Franse en Indiaanse oorlog
De Franse en Indiaanse oorlog is de vierde in een serie van koloniale oorlogen tussen de Fransen en de Britten die bekend staan als de Franse en Indiaanse oorlogen. Deze oorlog liep gelijktijdig met de Zevenjarige Oorlog (1756 - 1763), maar begon eigenlijk al in 1754 toen een Britse expeditie onder luitenant-generaal Edward Braddock een campagne begon tegen de Fransen en hun indiaanse bondgenoten. Deze expeditie liep in een hinderlaag bij Monongahela en werd verpletterend verslagen. De oorlog verliep in de eerste jaren rampzalig voor de Britten omdat deze niet waren ingesteld op een oorlog in de Noord-Amerikaanse wouden en omdat ze over te weinig goed geoefende troepen beschikten. De indiaanse bondgenoten beschikten over soldaten die wel bekend waren met lichte infanterie-tactieken. Bovendien raakten de Britse generaals na elke tegenslag dusdanig in paniek dat ze zich meteen terugtrokken in hun forten.
De bekendste belegering is die van het Fort William Henry, dat in 1757 door de Fransen werd ingenomen. De belegering is bekend geworden door het boek The Last of the Mohicans dat ook is verfilmd. De overwonnen Britten mochten zich terugtrekken maar werden op hun terugtocht keer op keer door de wraakzuchtige indianen aangevallen.
In 1758 verscheen er een andere Britse generaal ten tonele, de jonge officier James Wolfe. Vastbesloten om de Fransen definitief te verdrijven begon hij een agressieve campagne. In 1758 veroverde hij Louisbourgh. Uiteindelijk wist hij het Franse leger in 1759 definitief te verslaan in de Slag om Québec. In 1760 gaven de Fransen zich over, in 1763 werden bij de vredesbesprekingen (Vrede van Hubertusburg) de koloniën definief aan de Britten toegewezen.

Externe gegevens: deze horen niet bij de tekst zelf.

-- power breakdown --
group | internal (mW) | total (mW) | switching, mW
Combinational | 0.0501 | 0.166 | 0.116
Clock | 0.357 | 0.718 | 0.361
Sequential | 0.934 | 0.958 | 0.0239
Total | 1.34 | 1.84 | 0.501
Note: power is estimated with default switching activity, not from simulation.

In 1763 organiseerde het stamhoofd Pontiac een aantal stammen in een verbond met als doel de Britten te verdrijven. Echter, na wat aanvankelijke successen bloedde de opstand, die bekend werd als "Pontiac's Rebbellion" dood en verspreidden de stammen zich in 1764 weer. Pontiac werd vermoord. De opstand was geen succes geweest maar gaf wel aan dat de vrede in Noord-Amerika erg broos was. De vele gevechten hadden de Indiaanse stammen veel mensen gekost, en deze klappen kwamen de kleine gemeenschappen, in tegenstelling tot de opbloeiende blanke gemeenschappen, maar moeilijk te boven.